SeaWulf Queue Categories:
  • Short queues: For quick jobs and testing
  • Long queues: For extended computational runs
  • GPU queues: For GPU-accelerated workloads
  • HBM queues: For memory-intensive applications
  • Shared queues: For efficient partial-node utilization

Node Types

SeaWulf features heterogeneous node types optimized for different workloads: 40-core and 96-core CPU nodes, GPU nodes with K80 accelerators, high-memory nodes with up to 1TB RAM, and HBM nodes with high-bandwidth memory.
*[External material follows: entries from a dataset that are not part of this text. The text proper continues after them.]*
Context: an optimization exercise on an open-source flow, tuned for small area, a short achievable clock period and few clock cycles per item. The choices shown serve that exercise and are no tape-out recipe. The RTL was checked by simulation tests, not by an equivalence proof against the original design.

==> flow/design.v (outline; a module is shown in full before it is edited, if it fits) <==
// module lp2c_add: 73 lines
// module lidar_polar_to_cartesian_unit: 1186 lines
module lidar_polar_to_cartesian_unit (
    input  logic        clk,
    input  logic        rst_n,
    input  logic        cfg_we,
    input  logic [1:0]  cfg_addr,
    input  logic [31:0] cfg_wdata,
    input  logic        s_axis_tvalid,
    output logic        s_axis_tready,
    input  logic [23:0] s_axis_tdata,
    input  logic        s_axis_tuser,
    input  logic        s_axis_tlast,
    output logic        m_axis_tvalid,
    input  logic        m_axis_tready,
    output logic [55:0] m_axis_tdata,
    output logic        m_axis_tuser,
    output logic        m_axis_tlast
);
  // ...
==> flow/flow/run.sh <==
#!/bin/bash
# Own layout flow: the standard layout (standard.sh, unchanged synthesis and
# steps), with repair_timing asked to leave SETUP_SLACK_MARGIN ns of setup slack
# at the design's clock period, so that paths are sized for the period the
# design can reach rather than for the 10 ns constraint. The SDC, the clock
# period and every other setting stay the standard flow's.
set -euo pipefail
export SETUP_SLACK_MARGIN="${LP2C_SETUP_MARGIN:-6.5}"
bash standard.sh finish > standard_flow.log 2>&1
==> flow/standard.sh <==
#!/bin/bash
# synth_recipe.tcl (not shown) runs the flow's synth.tcl, then flattens the netlist and writes it again
# the make line also repeats each setting of config.mk as NAME=value (left out here)
make -C /OpenROAD-flow-scripts/flow DESIGN_CONFIG=/design/flow/config.mk WORK_HOME=/design/flow/orfs CLKGATE_MAP_FILE= SYNTH_SCRIPT=/design/flow/synth_recipe.tcl "${@:-finish}"
==> flow/config.mk <==
export PLATFORM = sky130hd
export DESIGN_NAME = lidar_polar_to_cartesian_unit
export DESIGN_NICKNAME = lidar_polar_to_cartesian_unit
export VERILOG_FILES = /design/flow/design.v
export SDC_FILE = /design/flow/constraint.sdc
export NUM_CORES = 4
export LEC_CHECK = 0
export ABC_AREA = 1
export CAP_MARGIN = 20
export CORE_MARGIN = 2
export CORE_UTILIZATION = 55
export CTS_CLUSTER_DIAMETER = 70
export CTS_CLUSTER_SIZE = 25
export PLACE_DENSITY = 0.7
export SLEW_MARGIN = 20
==> flow/constraint.sdc <==
create_clock -name core_clock -period 10.0 [get_ports {clk}]
set_input_delay 2.0000 -clock core_clock [delete_from_list [all_inputs] [get_ports {clk}]]
set_output_delay 2.0000 -clock core_clock [all_outputs]
set_load 0.01 [all_outputs]
==> impl_summary.txt, run 1 <==
----------------------------------------------------
[Route]
  First-pass detailed-route iteration total ... 7

[Worst setup path]
  Critical Path, Cell by Cell ... buf_2
  Reg-to-Reg End ... y_12[33]$_DFFE_PN_
  Crit path largest cell delay ... 0.59 ns
  Element type at the critical path end ... primary output
  Master of the slowest instance on the critical path ... sky130_fd_sc_hd__edfxtp_1

[Layout]
  Leading cell type in the layout, fill and taps excluded ... sky130_fd_sc_hd__nand2_1
  Signal buffers share of area ... 2.04%
  Number of filler cells placed in the layout ... 28,900
  Clock Network Area Fraction ... 3.25%
  Total of clock buffers placed in the layout ... 203

[Place]
  Detailed placement HPWL ... 339,000 µm

[Floorplan]
  Row count ... 215
  Total number of tap cells ... 4,557
  Std-Cell Core Area ... 0.342 mm²

[Logic synthesis]
  Number of library cell types mapped by synthesis ... 62
  Number of flops mapped to enable cells by yosys ... 2,462

[GRT]
  Global routing's busiest layer ... met2

[STA]
  TNS Setup ... 0 ns
  Count of final hold-check violations ... 0

[Worst hold path]
  Hold Crit Start ... a1[24]$_DFFE_PN_

[Run status]
  Result of the run ... no timing/DRC/antenna violations

----------------------------------------------------
Testbench counts, summed over its fixed seeds: cycles 8,384, items 8,192.
==> inputs of run 2 (changes only) <==
--- a/flow/design.v
+++ b/flow/design.v
@@ -1242,20 +1242,25 @@
         begin
             if (pop || !m_vld)
                 m_vld <= k_vld || push;
             k_vld <= k_vld_n;
             rdy_q <= !k_vld_n;
         end
     end
     assign adv = !k_vld;
-    always_ff @(posedge clk)
+    always_ff @(posedge clk or negedge rst_n)
     begin
-        if (pop || !m_vld)
+        if (!rst_n)
+            m_pt <= '0;
+        else if (pop || !m_vld)
             m_pt <= k_vld ? k_pt : pt;
+    end
+    always_ff @(posedge clk)
+    begin
         if (pop || !k_vld)
             k_pt <= pt;
     end
     assign m_axis_tvalid = m_vld;
     assign m_axis_tdata  = {6'd0, m_pt[49:0]};
     assign m_axis_tuser  = m_pt[51];
     assign m_axis_tlast  = m_pt[50];
 endmodule
==> impl_summary.txt, run 2 <==
----------------------------------------------------
[STA]
  Final Setup Violations ... 0 (unchanged)
  Worst-case clock skew ... 0.102 ns (was 0.0910 ns)
  TNS Setup ... 0 ns (unchanged)
  Worst slew margin relative to its limit ... 38.6% (was 26.3%)
  Worst slack on hold paths ... 0.399 ns (was 0.409 ns)
  Post-route worst setup slack ... 6.41 ns (was 6.26 ns)
  Number of max-slew violations in the final report ... 0 (unchanged)
  Post-route clock period utilization ... 35.9% (was 37.4%)
  Count of final hold-check violations ... 0 (unchanged)
  Setup repair after global routing missed its margin ... yes (unchanged)
  Transition time at the pin with the least slew margin ... 0.921 ns (was 1.09 ns)
  Crit path time final ... 3.59 ns (was 3.74 ns)
  Highest clock frequency the design can meet ... 279 MHz (was 267 MHz)

[GRT]
  Total grt overflow ... 0 (unchanged)
  Overall fraction of global-route tracks in use ... 24.9% (was 24.4%)
  Initial antenna violation count ... 3 (unchanged)
  Vias in the first global route ... 133,000 (was 129,000)
  Largest net degree at the start of global routing ... 164 (was 179)
  Wire length of the first global-routing pass ... 695,000 µm (was 678,000 µm)

[Layout]
  Most used cells in the layout excluding fill and tap cells ... sky130_fd_sc_hd__nand2_1 (5,268), sky130_fd_sc_hd__inv_1 (3,006), sky130_fd_sc_hd__edfxtp_1 (2,410) (was sky130_fd_sc_hd__nand2_1 (5,265), sky130_fd_sc_hd__inv_1 (2,945), sky130_fd_sc_hd__edfxtp_1 (2,462))
  Post-synthesis to final-layout area growth ... 9.41% (was 8.74%)
  Fraction of final layout cells sized beyond drive strength 1 ... 4.97% (was 4.48%)
  Number of nets at the end of the flow ... 23,800 (was 23,600)
  Largest registers ... k_pt: 52 flops, m_pt: 52 flops, pa2: 49 flops (unchanged)
  Leading cell type in the layout, fill and taps excluded ... sky130_fd_sc_hd__nand2_1 (unchanged)

[Worst setup path]
  Cell type group with the largest total delay on the critical path ... flip-flops (unchanged)
  Crit path largest cell delay ... 0.49 ns (was 0.59 ns)
  Required time at the endpoint of the critical path ... 8.00 ns (about the same)
  Category of the most critical setup path ... reg2out (unchanged)
  Maximum fanout along the worst path ... 2 (was 1)
  RR Startpoint ... sb_15$_DFFE_PN_ (was z_11[20]$_DFFE_PN_)
  Element type at the critical path end ... primary output (unchanged)
  CP bufs+invs ... 1 (unchanged)
  Data arrival, critical path ... 1.59 ns (was 1.74 ns)
  Slack of the worst reg-to-reg path ... 6.58 ns (was 6.60 ns)
  Master of the slowest instance on the critical path ... sky130_fd_sc_hd__dfrtp_2 (was sky130_fd_sc_hd__edfxtp_1)
  Beginning of the critical path ... m_pt[38]$_DFFE_PN0N_ (was m_pt[10]$_DFFE_PN_)
  Critical Path, Cell by Cell ... buf_6 (was buf_2)
  CP startpoint kind ... register (unchanged)

[Floorplan]
  Number of I/O pins ... 125 (unchanged)
  Initial core utilization ... 55.3% (was 55.1%)
  Row count ... 215 (unchanged)
  Total Die Area ... 0.349 mm² (was 0.348 mm²)
  Die H ... 591 µm (was 590 µm)
  Die width ... 591 µm (was 590 µm)
  Std-Cell Core Area ... 0.343 mm² (was 0.342 mm²)

[Logic synthesis]
  Post-synthesis instance area ... 0.189 mm² (about the same)
  Leading post-synthesis cells by cell area ... sky130_fd_sc_hd__edfxtp_1 (38%), sky130_fd_sc_hd__ha_1 (12%), sky130_fd_sc_hd__nand2_1 (11%) (was sky130_fd_sc_hd__edfxtp_1 (39%), sky130_fd_sc_hd__ha_1 (12%), sky130_fd_sc_hd__nand2_1 (11%))
  Average size of a mapped cell ... 8.89 µm² (was 8.94 µm²)
  Prevailing post-synth register cell ... sky130_fd_sc_hd__edfxtp_1 (unchanged)
  Share of the yosys chip area belonging to registers ... 41.2% (was 41.4%)
  Yosys Warn Count ... 1 (unchanged)
  Cell with the most instances after synthesis ... sky130_fd_sc_hd__nand2_1 (unchanged)
  Synth area leader ... sky130_fd_sc_hd__edfxtp_1 (unchanged)
  Synth Register Bits ... 2,633 (unchanged)
  Mapped Cells ... 21,300 (was 21,100)
  Number of library cell types mapped by synthesis ... 64 (was 62)
  Async S/R FF share, synth ... 8.47% (was 6.49%)
  Number of flops mapped to enable cells by yosys ... 2,410 (was 2,462)
  Top post-synthesis cells by count ... sky130_fd_sc_hd__nand2_1 (5,346), sky130_fd_sc_hd__inv_1 (3,031), sky130_fd_sc_hd__edfxtp_1 (2,410) (was sky130_fd_sc_hd__nand2_1 (5,334), sky130_fd_sc_hd__inv_1 (2,968), sky130_fd_sc_hd__edfxtp_1 (2,462))
  Yosys top cell area share ... 38.2% (was 39.2%)

[Route]
  1st-iter DRT viols ... 8,923 (was 8,825)
  First-pass detailed-route iteration total ... 6 (was 7)
  Final WL ... 452,000 µm (was 440,000 µm)
  Count of unresolved DRC violations after routing ... 0 (unchanged)
  Antenna-violating nets left ... 0 (unchanged)
  Ratio of routed vias to standard cells ... 5.28 (was 5.26)
  DR WL/cell ... 17.2 µm (was 16.9 µm)
  Detailed-route via count ... 139,000 (was 137,000)

[Place]
  Routability Congestion ... 0.917 (was 0.927)
  Setup slack at placement ... 5.07 ns (was 4.97 ns)
  Count of input and output buffers ... 118 (unchanged)
  Detailed placement HPWL ... 340,000 µm (was 339,000 µm)

[Worst hold path]
  Type of the worst min-delay path ... reg2reg (unchanged)
  Hold Crit Start ... pok[5]$_DFFE_PN_ (was a1[24]$_DFFE_PN_)

[Clock tree]
  CTS root buffer ... sky130_fd_sc_hd__clkbuf_16 (unchanged)
  Number of sinks on the clock net ... 2,633 (unchanged)
  Number of CTS-inserted buffers ... 188 (was 187)
  Clock tree from TritonCTS ... done (unchanged)
  Clock slew seen by the registers of the worst setup and hold paths ... 0.10 ns (was 0.09 ns)
  Clock latency on the worst-skew pair ... 0.97 ns (was 0.96 ns)
  Number of H-tree levels ... 4 (unchanged)
  Largest buffer count on any clock path ... 4 (unchanged)

[Run status]
  Result of the run ... no timing/DRC/antenna violations (unchanged)

[Run]
  Maximum Capacitance Violations ... 0 (unchanged)

----------------------------------------------------
==> run 2: per-stage QoR <==
step	util, %	cell area [µm²]	cells
global route	60.5	207000	26300
finish	60.5	207000	26300
floorplan	-	189000	21300
global placement	57.1	196000	25700
detailed placement	57.1	196000	25700
CTS	59.6	204000	26200
==> run 2: kinds of logic (layout without fill, tap and decap cells) <==
kind of cell / count (synthesis) / count (layout) / synth area share [%]
xor+xnor: 2434 / 2434 / 11.3
mux: 51 / 51 / 0.279
buf+inv: 3384 / 3851 / 6.79
simple gates: 8128 / 8131 / 17.5
flops: 2633 / 2633 / 41.2
fa+ha+maj: 2149 / 2149 / 15.5
other cells: 1 / 9 / 0.00198
compound gates: 2517 / 2517 / 7.36
==> run 2: per-layer routing <==
layer	share of wire (%)	GRT usage (%)
met5	0	0
met4	6.6	13.1
met3	3.9	2.39
met2	51	46.2
met1	39	28.3
==> run 2: area by class of cell <==
cell class	count	area, µm²
Timing Repair inverter	7	37.5
Inverter	3040	11500
Clock inverter	142	1850
Timing Repair Buffer	455	5310
Antenna cell	3	7.51
Clock buffer	207	4850
Sequential cell	2633	78000
Fill cell	29100	136000
Multi-Input combinational cell	15300	99900
Tap cell	4557	5700
==> run 2: final timing paths <==
kind / endpoint / cells after the start
worst min register to register: pok[6]$_DFFE_PN_ / 0
worst max register to register: x_16[33]$_DFFE_PN_ / 16
worst min-delay path: pok[6]$_DFFE_PN_ / 0
max in group asynchronous: cfg_start[27]$_DFFE_PN0P_ / 3
min in group asynchronous: m_pt[1]$_DFFE_PN0N_ / 1
worst max-delay path: m_axis_tdata[38] / 1
==> run 2: timing repair <==
action / in CTS / in global routing
endpoints found under the setup margin: 1154 / 659
buffers inserted: 64 / 141
hold buffers: 0 / 0
cloned: 19 / 31
resized for setup: 494 / 242
pin swaps: 4 / 45
Testbench counts of run 2, summed over its fixed seeds: cycles 8,384, items 8,192.
==> inputs of run 3 (changes only) <==
--- a/flow/config.mk
+++ b/flow/config.mk
@@ -8,8 +8,8 @@
 export ABC_AREA = 1
 export CAP_MARGIN = 20
 export CORE_MARGIN = 2
-export CORE_UTILIZATION = 55
+export CORE_UTILIZATION = 65
 export CTS_CLUSTER_DIAMETER = 70
 export CTS_CLUSTER_SIZE = 25
-export PLACE_DENSITY = 0.7
+export PLACE_DENSITY = 0.8
 export SLEW_MARGIN = 20
==> impl_summary.txt, run 3 <==
----------------------------------------------------
[STA]
  Transition time at the pin with the least slew margin ... 1.09 ns (was 0.921 ns)
  Count of final hold-check violations ... 0 (unchanged)
  Worst slew margin relative to its limit ... 27.4% (was 38.6%)
  Setup repair after global routing missed its margin ... yes (unchanged)
  Crit path time final ... 3.56 ns (was 3.59 ns)
  Post-route clock period utilization ... 35.6% (was 35.9%)
  Number of max-slew violations in the final report ... 0 (unchanged)
  Highest clock frequency the design can meet ... 281 MHz (was 279 MHz)
  Final Setup Violations ... 0 (unchanged)
  Worst-case clock skew ... 0.0404 ns (was 0.102 ns)
  Post-route worst setup slack ... 6.44 ns (was 6.41 ns)
  TNS Setup ... 0 ns (unchanged)

[Logic synthesis]
  Post-synthesis instance area ... 0.189 mm² (unchanged)
  Share of synthesized cell area in full adder, half adder and majority cells ... 15.5% (unchanged)
  Share of the yosys chip area belonging to registers ... 41.2% (unchanged)
  Xor and xnor area share after synthesis ... 11.3% (unchanged)
  Top post-synthesis cells by count ... sky130_fd_sc_hd__nand2_1 (5,346), sky130_fd_sc_hd__inv_1 (3,031), sky130_fd_sc_hd__edfxtp_1 (2,410) (unchanged)
  Synth Register Bits ... 2,633 (unchanged)
  Cell with the most instances after synthesis ... sky130_fd_sc_hd__nand2_1 (unchanged)
  Yosys top cell area share ... 38.2% (unchanged)
  Main combinational cell family by area after synthesis ... simple AND/OR/NAND/NOR gates (unchanged)
  Fraction of synthesized area in multiplexers ... 0.279% (unchanged)
  Average size of a mapped cell ... 8.89 µm² (unchanged)
  Mapped Cells ... 21,300 (unchanged)
  Number of library cell types mapped by synthesis ... 64 (unchanged)
  Leading post-synthesis cells by cell area ... sky130_fd_sc_hd__edfxtp_1 (38%), sky130_fd_sc_hd__ha_1 (12%), sky130_fd_sc_hd__nand2_1 (11%) (unchanged)
  Simple-gate area share of the yosys netlist ... 17.5% (unchanged)
  Complex-gate fraction of the synthesized area ... 7.36% (unchanged)
  Yosys Warn Count ... 1 (unchanged)
  Async S/R FF share, synth ... 8.47% (unchanged)
  Number of flops mapped to enable cells by yosys ... 2,410 (unchanged)
  Prevailing post-synth register cell ... sky130_fd_sc_hd__edfxtp_1 (unchanged)
  Synth area leader ... sky130_fd_sc_hd__edfxtp_1 (unchanged)

[GRT]
  Wire length of the first global-routing pass ... 698,000 µm (was 695,000 µm)
  Overall fraction of global-route tracks in use ... 29.3% (was 24.9%)
  Initial antenna violation count ... 6 (was 3)
  Largest net degree at the start of global routing ... 183 (was 164)
  Total grt overflow ... 0 (unchanged)
  Vias in the first global route ... 136,000 (was 133,000)

[Clock tree]
  Hold bufs inserted after CTS ... 0 (unchanged)
  CTS root buffer ... sky130_fd_sc_hd__clkbuf_16 (unchanged)
  Largest buffer count on any clock path ... 4 (unchanged)
  Clock slew seen by the registers of the worst setup and hold paths ... 0.09 ns (was 0.10 ns)
  Clock latency on the worst-skew pair ... 0.92 ns (was 0.97 ns)
  Clock tree from TritonCTS ... done (unchanged)
  Number of sinks on the clock net ... 2,633 (unchanged)
  Number of H-tree levels ... 4 (unchanged)
  Number of CTS-inserted buffers ... 178 (was 188)

[Floorplan]
  Die width ... 544 µm (was 591 µm)
  Row count ... 198 (was 215)
  Number of I/O pins ... 125 (unchanged)
  Std-Cell Core Area ... 0.290 mm² (was 0.343 mm²)
  Total Die Area ... 0.296 mm² (was 0.349 mm²)
  Initial core utilization ... 65.2% (was 55.3%)
  Die H ... 544 µm (was 591 µm)

[Worst setup path]
  Data arrival, critical path ... 1.56 ns (was 1.59 ns)
  Required time at the endpoint of the critical path ... 8.00 ns (about the same)
  Category of the most critical setup path ... reg2out (unchanged)
  CP startpoint kind ... register (unchanged)
  Critical Path, Cell by Cell ... buf_6 (unchanged)
  Slack of the worst reg-to-reg path ... 6.52 ns (was 6.58 ns)
  Element type at the critical path end ... primary output (unchanged)
  CP bufs+invs ... 1 (unchanged)
  Cell type group with the largest total delay on the critical path ... flip-flops (unchanged)
  Maximum fanout along the worst path ... 2 (unchanged)
  Master of the slowest instance on the critical path ... sky130_fd_sc_hd__dfrtp_2 (unchanged)
  Beginning of the critical path ... m_pt[34]$_DFFE_PN0N_ (was m_pt[38]$_DFFE_PN0N_)
  Crit path largest cell delay ... 0.49 ns (about the same)
  RR Startpoint ... z_4[27]$_DFFE_PN_ (was sb_15$_DFFE_PN_)

[Layout]
  Post-synthesis to final-layout area growth ... 8.82% (was 9.41%)
  Final cell count without fillers ... 25,700 (was 26,300)
  Fraction of final layout cells sized beyond drive strength 1 ... 5.12% (was 4.97%)
  Largest registers ... k_pt: 52 flops, m_pt: 52 flops, pa2: 49 flops (unchanged)
  Most used cells in the layout excluding fill and tap cells ... sky130_fd_sc_hd__nand2_1 (5,257), sky130_fd_sc_hd__inv_1 (3,005), sky130_fd_sc_hd__edfxtp_1 (2,410) (was sky130_fd_sc_hd__nand2_1 (5,268), sky130_fd_sc_hd__inv_1 (3,006), sky130_fd_sc_hd__edfxtp_1 (2,410))
  Finished Cell Area ... 0.206 mm² (was 0.207 mm²)
  Leading cell type in the layout, fill and taps excluded ... sky130_fd_sc_hd__nand2_1 (unchanged)
  Number of nets at the end of the flow ... 23,800 (about the same)

[Run status]
  Result of the run ... no timing/DRC/antenna violations (unchanged)

[Place]
  Total cell area at the placement stage ... 0.195 mm² (was 0.196 mm²)
  Setup slack at placement ... 5.03 ns (was 5.07 ns)
  Detailed placement HPWL ... 332,000 µm (was 340,000 µm)
  Post-Place Cells ... 25,100 (was 25,700)
  Count of input and output buffers ... 118 (unchanged)
  Routability Congestion ... 0.951 (was 0.917)

[Worst hold path]
  Type of the worst min-delay path ... reg2reg (unchanged)
  Hold Crit Start ... lst[12]$_DFFE_PN_ (was pok[5]$_DFFE_PN_)

[Route]
  Count of unresolved DRC violations after routing ... 0 (unchanged)
  Antenna-violating nets left ... 0 (unchanged)
  First-pass detailed-route iteration total ... 9 (was 6)
  Detailed-route via count ... 143,000 (was 139,000)
  DR WL/cell ... 17.6 µm (was 17.2 µm)
  Final WL ... 452,000 µm (about the same)
  Ratio of routed vias to standard cells ... 5.57 (was 5.28)
  1st-iter DRT viols ... 11,000 (was 8,923)

[Run]
  Maximum Capacitance Violations ... 0 (unchanged)

----------------------------------------------------
run 3: cell counts after synthesis:
Identical to the previous run, type by type.
run 3: logic make-up (layout without fill, tap and decap cells):
| logic type | count (synthesis) | after routing |
|---|---|---|
| AO/OA/AOI/OAI | 2517 | 2517 |
| adder cells (fa/ha/maj) | 2149 | 2149 |
| AND/OR/NAND/NOR | 8128 | 8131 |
| multiplexers | 51 | 51 |
| other | 1 | 10 |
| buffers and inverters | 3384 | 3849 |
| flip-flops | 2633 | 2633 |
| XOR/XNOR | 2434 | 2434 |
run 3: timing repair:
| item | 4_1_cts | 5_1_grt |
|---|---|---|
| gates resized for setup | 493 | 230 |
| gates cloned | 11 | 27 |
| buffers inserted | 91 | 149 |
| endpoints found under the hold margin | 0 | 0 |
| pin swaps | 7 | 42 |
| setup endpoints to repair | 1015 | 950 |
run 3: path summary, 6_finish.rpt:
check                                            endpoint  cells after the start
worst max-delay path                     m_axis_tdata[34]                      1
worst min-delay path                    lst[13]$_DFFE_PN_                      0
worst max register to register          y_5[17]$_DFFE_PN_                     11
worst min register to register          lst[13]$_DFFE_PN_                      0
max in group asynchronous       cfg_start[18]$_DFFE_PN0P_                      2
min in group asynchronous              vld[2]$_DFFE_PN0N_                      1
run 3: through the flow:
| stage | hold slack (ns) | utilization (%) |
|---|---|---|
| floorplan | 0.400 | - |
| global placement | 0.401 | 67.1 |
| detailed placement | 0.405 | 67.1 |
| CTS | 0.395 | 70.0 |
| global route | 0.410 | 71.0 |
| finish | 0.407 | 71.0 |
run 3: cell type report:
cell class | count | area, µm²
clock inverter | 127 | 1690
tap | 3900 | 4880
timing repair inverter | 4 | 20.0
inverter | 3040 | 11500
fill | 21400 | 84300
sequential | 2633 | 78000
clock buffer | 201 | 4700
multi-input combinational | 15300 | 100000
timing repair buffer | 477 | 5170
antenna | 4 | 10.0
run 3: worst register-to-register path: cells and delay by family, from the launching register on:
family | cells | cell delay (ns)
flops | 1 | 0.43
fa+ha+maj | 2 | 0.76
simple gates | 3 | 0.35
xor+xnor | 2 | 0.52
buf+inv | 3 | 0.78
compound gates | 1 | 0.37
Performance and Optimization

Throughput

Maximum computational throughput achieved by leveraging tightly integrated clusters of high-end processors, accelerators, memory, and interconnects.

Scalability

The ability of an HPC system to maintain or improve performance as resources (nodes, processors, memory) are added to handle larger computational problems.

Load Balancing

The distribution of computational work across multiple nodes or processors to optimize resource utilization and minimize job completion time.

Benchmarking

The process of testing and measuring HPC system performance using standardized tests to evaluate computational speed, memory bandwidth, and network performance.

Fault Tolerance

The ability of an HPC system to continue operating and completing jobs even when individual components fail, ensuring reliability for long-running computations.

Important Note: This glossary provides general definitions for HPC and SeaWulf-specific terms. For detailed usage instructions and current system specifications, consult the official SeaWulf documentation or contact research computing support.